`src/rtl/probe_detector_mc.sv`:
```
// Multi-channel probe detector: fires trigger pulses, waits a settle time, then
// counts high probe samples per channel over AVER_TIME periods.
module probe_detector_mc #(
  parameter int NUM_CH       = 4,
  parameter int CNT_WIDTH    = 14,
  parameter int DATA_WIDTH   = 32,
  parameter int ADDR_WIDTH   = 4,
  parameter int SETTLE_CYC   = 2,
  parameter int AVER_DEFAULT = 10000,
  parameter int SW_WIDTH     = 4
) (
  input  logic                  shifting_clk,
  input  logic                  shifting_rst,
  input  logic                  native_en,
  input  logic                  native_wr,
  input  logic [ADDR_WIDTH-1:0] native_addr,
  input  logic [DATA_WIDTH-1:0] native_data_in,
  output logic [DATA_WIDTH-1:0] native_data_out,
  output logic                  native_ready,
  input  logic [NUM_CH-1:0]     probe_in,
  output logic                  trigger_out,
  output logic [SW_WIDTH-1:0]   sw,
  output logic                  done_irq
);

  // state  | meaning
  // IDLE   | waiting for start, or for cont to be set
  // LOAD   | first trigger of a run; clear accumulators, load sample count
  // TRIG   | trigger for every later sample of the run
  // SETTLE | wait SETTLE_CYC cycles for the device to respond
  // SAMPLE | add synchronised probe levels into the accumulators
  // LATCH  | copy accumulators to RESULT, raise new_data and done_irq
  typedef enum logic [2:0] {
    ST_IDLE, ST_LOAD, ST_TRIG, ST_SETTLE, ST_SAMPLE, ST_LATCH
  } state_t;

  localparam int SET_W = $clog2(SETTLE_CYC + 1);
  localparam logic [ADDR_WIDTH-1:0] A_CTRL   = ADDR_WIDTH'(0);
  localparam logic [ADDR_WIDTH-1:0] A_STATUS = ADDR_WIDTH'(1);
  localparam logic [ADDR_WIDTH-1:0] A_AVER   = ADDR_WIDTH'(2);
  localparam logic [ADDR_WIDTH-1:0] A_SW     = ADDR_WIDTH'(3);

  state_t state, state_next;
  logic cont, new_data, busy;
  logic wr_ctrl, start_req, abort_req, rd_status;
  logic [CNT_WIDTH-1:0]  aver_time, remaining;
  logic [SET_W-1:0]      settle_cnt;
  logic [CNT_WIDTH-1:0]  acc    [NUM_CH];
  logic [CNT_WIDTH-1:0]  result [NUM_CH];
  logic [DATA_WIDTH-1:0] rd_data;
  logic                  unused_data;

  (* ASYNC_REG = "TRUE" *) logic [NUM_CH-1:0] sync_q1;
  (* ASYNC_REG = "TRUE" *) logic [NUM_CH-1:0] sync_q2;

  assign busy        = (state != ST_IDLE);
  assign wr_ctrl     = native_en & native_wr & (native_addr == A_CTRL);
  assign start_req   = wr_ctrl & native_data_in[0];
  assign abort_req   = wr_ctrl & native_data_in[2];
  assign rd_status   = native_en & ~native_wr & (native_addr == A_STATUS);
  assign unused_data = ^native_data_in;

  always_ff @(posedge shifting_clk) begin
    if (shifting_rst) begin
      sync_q1 <= '0;
      sync_q2 <= '0;
    end else begin
      sync_q1 <= probe_in;
      sync_q2 <= sync_q1;
    end
  end

  always_comb begin
    state_next = state;
    case (state)
      ST_IDLE:   if (start_req || cont) state_next = ST_LOAD;
      ST_LOAD:   state_next = ST_SETTLE;
      ST_TRIG:   state_next = ST_SETTLE;
      ST_SETTLE: if (settle_cnt == SET_W'(1)) state_next = ST_SAMPLE;
      ST_SAMPLE: state_next = (remaining == CNT_WIDTH'(1)) ? ST_LATCH : ST_TRIG;
      ST_LATCH:  state_next = cont ? ST_LOAD : ST_IDLE;
      default:   state_next = ST_IDLE;
    endcase
    // abort outranks everything, including a start in the same write
    if (abort_req) state_next = ST_IDLE;
  end

  always_ff @(posedge shifting_clk) begin
    if (shifting_rst) begin
      state       <= ST_IDLE;
      trigger_out <= 1'b0;
      done_irq    <= 1'b0;
      remaining   <= '0;
      settle_cnt  <= '0;
      for (int k = 0; k < NUM_CH; k++) begin
        acc[k]    <= '0;
        result[k] <= '0;
      end
    end else begin
      state       <= state_next;
      trigger_out <= (state_next == ST_LOAD) || (state_next == ST_TRIG);
      done_irq    <= (state_next == ST_LATCH);
      case (state)
        ST_LOAD: begin
          for (int k = 0; k < NUM_CH; k++) acc[k] <= '0;
          remaining  <= (aver_time == '0) ? CNT_WIDTH'(1) : aver_time;
          settle_cnt <= SET_W'(SETTLE_CYC);
        end
        ST_TRIG:   settle_cnt <= SET_W'(SETTLE_CYC);
        ST_SETTLE: settle_cnt <= settle_cnt - SET_W'(1);
        ST_SAMPLE: begin
          for (int k = 0; k < NUM_CH; k++) acc[k] <= acc[k] + CNT_WIDTH'(sync_q2[k]);
          remaining <= remaining - CNT_WIDTH'(1);
        end
        ST_LATCH: begin
          if (!abort_req) begin
            for (int k = 0; k < NUM_CH; k++) result[k] <= acc[k];
          end
        end
        default: ;
      endcase
    end
  end

  always_comb begin
    rd_data = '0;
    case (native_addr)
      A_CTRL:   rd_data = DATA_WIDTH'({cont, 1'b0});
      A_STATUS: rd_data = DATA_WIDTH'({new_data, busy});
      A_AVER:   rd_data = DATA_WIDTH'(aver_time);
      A_SW:     rd_data = DATA_WIDTH'(sw);
      default: begin
        for (int k = 0; k < NUM_CH; k++) begin
          if (native_addr == ADDR_WIDTH'(4 + k)) rd_data = DATA_WIDTH'(result[k]);
        end
      end
    endcase
  end

  always_ff @(posedge shifting_clk) begin
    if (shifting_rst) begin
      native_ready    <= 1'b0;
      native_data_out <= '0;
      sw              <= '0;
      cont            <= 1'b0;
      new_data        <= 1'b0;
      aver_time       <= CNT_WIDTH'(AVER_DEFAULT);
    end else begin
      native_ready    <= native_en;
      native_data_out <= (native_en && !native_wr) ? rd_data : '0;
      if (native_en && native_wr) begin
        case (native_addr)
          A_CTRL:  cont      <= native_data_in[1];
          A_AVER:  aver_time <= native_data_in[CNT_WIDTH-1:0];
          A_SW:    sw        <= native_data_in[SW_WIDTH-1:0];
          default: ;
        endcase
      end
      // a latch in the same cycle as a STATUS read keeps the flag set
      if (state == ST_LATCH && !abort_req) new_data <= 1'b1;
      else if (rd_status)                   new_data <= 1'b0;
    end
  end

endmodule

```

(Directions for this task):
In the records above, find each line with the string "channel" and list it.

(Output of the exercise):
// Multi-channel probe detector: fires trigger pulses, waits a settle time, then
// counts high probe samples per channel over AVER_TIME periods.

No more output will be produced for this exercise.